Ordinary Time

Pause

Pour your Spirit upon us, O Lord,

We are your sons and daughters.

Animate us with your gifts

To serve your people.

Listen

John said to Jesus, “Teacher, we saw someone throwing demons out in your name, and we tried to stop him because he wasn’t following us.”

Mark 9:38

Think

In my city, throughout the pandemic, public health and government officials have spent the past 18 months ending speeches and press conferences with a familiar refrain: “We’re all in this together.” That’s what makes the health public, after all. What affects one person affects us all. We can’t, as individuals, escape a public health crisis through making good choices for ourselves. Christians might know the passage where St. Paul writes, “When one member suffers, all suffer with it.” Our destinies are bound up together, and our choices affect one another. We cannot go about in the world thinking only about ourselves; we must remember that we are always, pandemic or no pandemic, all in this together.

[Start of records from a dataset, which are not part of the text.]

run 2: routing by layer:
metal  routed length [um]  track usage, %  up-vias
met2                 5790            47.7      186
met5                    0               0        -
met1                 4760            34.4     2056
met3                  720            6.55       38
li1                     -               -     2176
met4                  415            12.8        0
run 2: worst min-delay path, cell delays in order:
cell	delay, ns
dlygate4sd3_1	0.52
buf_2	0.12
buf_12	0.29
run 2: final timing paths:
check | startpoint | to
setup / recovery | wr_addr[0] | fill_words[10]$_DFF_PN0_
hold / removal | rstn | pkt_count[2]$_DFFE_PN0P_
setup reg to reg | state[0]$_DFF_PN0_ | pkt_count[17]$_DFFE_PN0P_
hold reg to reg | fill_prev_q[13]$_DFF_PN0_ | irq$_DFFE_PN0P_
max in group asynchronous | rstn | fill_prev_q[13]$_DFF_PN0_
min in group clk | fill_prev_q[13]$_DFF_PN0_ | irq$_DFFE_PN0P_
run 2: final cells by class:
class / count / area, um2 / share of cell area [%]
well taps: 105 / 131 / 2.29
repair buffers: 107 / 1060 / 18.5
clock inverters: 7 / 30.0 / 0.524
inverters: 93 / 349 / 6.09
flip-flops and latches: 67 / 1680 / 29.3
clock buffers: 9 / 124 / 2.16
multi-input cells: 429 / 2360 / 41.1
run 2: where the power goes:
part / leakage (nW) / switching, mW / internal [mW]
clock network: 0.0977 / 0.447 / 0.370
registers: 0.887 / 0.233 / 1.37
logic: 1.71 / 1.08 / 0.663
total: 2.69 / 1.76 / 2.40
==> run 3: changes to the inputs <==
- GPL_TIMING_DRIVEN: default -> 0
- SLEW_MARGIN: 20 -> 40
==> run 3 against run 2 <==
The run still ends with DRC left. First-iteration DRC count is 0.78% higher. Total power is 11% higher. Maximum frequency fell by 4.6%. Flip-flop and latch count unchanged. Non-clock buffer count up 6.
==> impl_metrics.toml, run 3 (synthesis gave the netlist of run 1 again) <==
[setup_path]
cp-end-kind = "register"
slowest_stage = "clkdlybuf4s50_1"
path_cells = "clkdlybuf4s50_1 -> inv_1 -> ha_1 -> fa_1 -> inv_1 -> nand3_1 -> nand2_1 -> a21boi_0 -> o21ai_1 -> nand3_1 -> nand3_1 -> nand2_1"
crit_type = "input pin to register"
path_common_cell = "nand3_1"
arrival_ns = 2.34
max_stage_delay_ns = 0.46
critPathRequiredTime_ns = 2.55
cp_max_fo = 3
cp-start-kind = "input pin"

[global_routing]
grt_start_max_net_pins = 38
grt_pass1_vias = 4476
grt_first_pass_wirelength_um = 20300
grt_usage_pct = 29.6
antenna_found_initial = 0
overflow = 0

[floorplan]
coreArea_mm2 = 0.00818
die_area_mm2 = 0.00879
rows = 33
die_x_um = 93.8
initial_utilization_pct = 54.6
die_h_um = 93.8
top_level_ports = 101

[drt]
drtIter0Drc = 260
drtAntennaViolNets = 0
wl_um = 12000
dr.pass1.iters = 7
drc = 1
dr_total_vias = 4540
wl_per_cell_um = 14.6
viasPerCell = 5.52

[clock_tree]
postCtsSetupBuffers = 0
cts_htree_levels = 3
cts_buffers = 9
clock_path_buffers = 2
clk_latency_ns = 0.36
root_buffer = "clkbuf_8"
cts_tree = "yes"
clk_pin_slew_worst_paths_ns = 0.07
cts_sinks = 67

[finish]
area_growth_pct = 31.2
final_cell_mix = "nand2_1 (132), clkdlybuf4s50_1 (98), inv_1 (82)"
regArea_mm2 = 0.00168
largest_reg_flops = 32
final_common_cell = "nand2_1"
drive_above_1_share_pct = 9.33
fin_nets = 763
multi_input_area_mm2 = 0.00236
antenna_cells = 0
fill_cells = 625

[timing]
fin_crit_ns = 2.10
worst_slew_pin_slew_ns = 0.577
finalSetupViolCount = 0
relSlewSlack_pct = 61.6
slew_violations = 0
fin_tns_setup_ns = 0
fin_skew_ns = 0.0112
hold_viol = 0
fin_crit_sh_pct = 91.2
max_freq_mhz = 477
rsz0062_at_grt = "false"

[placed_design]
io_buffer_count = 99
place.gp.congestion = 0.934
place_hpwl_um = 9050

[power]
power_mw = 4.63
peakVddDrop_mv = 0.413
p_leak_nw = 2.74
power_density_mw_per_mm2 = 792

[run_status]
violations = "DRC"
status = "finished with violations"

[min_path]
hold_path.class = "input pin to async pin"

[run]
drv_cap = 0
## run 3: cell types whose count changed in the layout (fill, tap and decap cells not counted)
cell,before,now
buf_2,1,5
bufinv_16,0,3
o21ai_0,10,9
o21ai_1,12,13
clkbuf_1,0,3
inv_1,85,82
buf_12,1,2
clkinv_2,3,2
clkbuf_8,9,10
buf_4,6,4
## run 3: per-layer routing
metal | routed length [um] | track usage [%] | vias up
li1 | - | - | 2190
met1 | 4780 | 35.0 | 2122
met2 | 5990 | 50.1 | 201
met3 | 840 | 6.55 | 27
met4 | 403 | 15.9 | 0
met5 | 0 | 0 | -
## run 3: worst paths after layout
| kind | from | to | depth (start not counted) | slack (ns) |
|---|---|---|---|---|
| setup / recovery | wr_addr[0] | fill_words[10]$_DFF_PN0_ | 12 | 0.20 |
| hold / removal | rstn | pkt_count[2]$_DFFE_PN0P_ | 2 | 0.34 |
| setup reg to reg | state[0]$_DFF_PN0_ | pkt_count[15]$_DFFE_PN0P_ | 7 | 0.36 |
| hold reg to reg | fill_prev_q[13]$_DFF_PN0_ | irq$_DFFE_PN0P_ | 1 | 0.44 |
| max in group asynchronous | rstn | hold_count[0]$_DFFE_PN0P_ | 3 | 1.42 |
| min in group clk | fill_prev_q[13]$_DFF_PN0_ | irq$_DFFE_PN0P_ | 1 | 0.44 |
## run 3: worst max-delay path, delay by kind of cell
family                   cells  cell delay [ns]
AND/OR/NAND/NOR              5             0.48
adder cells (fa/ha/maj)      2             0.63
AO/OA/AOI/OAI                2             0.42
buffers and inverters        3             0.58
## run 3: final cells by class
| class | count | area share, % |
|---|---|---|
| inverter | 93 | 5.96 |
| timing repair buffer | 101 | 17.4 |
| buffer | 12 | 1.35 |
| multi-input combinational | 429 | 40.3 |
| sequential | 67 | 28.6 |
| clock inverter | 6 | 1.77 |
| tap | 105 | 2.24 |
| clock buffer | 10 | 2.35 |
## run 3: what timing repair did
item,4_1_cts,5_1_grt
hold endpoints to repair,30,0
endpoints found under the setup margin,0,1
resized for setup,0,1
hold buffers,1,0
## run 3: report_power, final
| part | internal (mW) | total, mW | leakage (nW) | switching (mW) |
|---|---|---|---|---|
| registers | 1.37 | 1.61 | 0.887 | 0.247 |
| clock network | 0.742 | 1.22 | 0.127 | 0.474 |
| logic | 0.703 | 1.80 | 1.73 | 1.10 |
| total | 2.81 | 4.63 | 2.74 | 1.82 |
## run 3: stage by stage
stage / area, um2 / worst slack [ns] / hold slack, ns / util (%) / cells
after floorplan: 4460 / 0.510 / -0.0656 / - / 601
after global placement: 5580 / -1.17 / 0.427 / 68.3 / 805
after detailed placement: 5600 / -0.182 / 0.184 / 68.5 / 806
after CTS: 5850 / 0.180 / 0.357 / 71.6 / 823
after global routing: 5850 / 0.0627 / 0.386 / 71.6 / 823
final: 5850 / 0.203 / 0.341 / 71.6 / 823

Sometimes, however, folks (like the disciples in today’s passage) think that this means we all have to choose the same. If someone is behaving differently than we do, they are judging us for not following them. Only one of us can be right, after all, and it had better be us!

Tomorrow we’ll see Jesus’ response to this thinking.

Jordan Haynie Ware

Pray

Grant, O God, that your holy and life-giving Spirit may so move every human heart, that barriers which divide us may crumble, suspicions disappear, and hatreds cease; that our divisions being healed, we may live in justice and peace; through Jesus Christ our Lord. Amen.

The Book of Common Prayer (1979)

Go

Breathe upon us, breath of God,

young and old alike.

Send us forth, gifted with your power,

To serve your people.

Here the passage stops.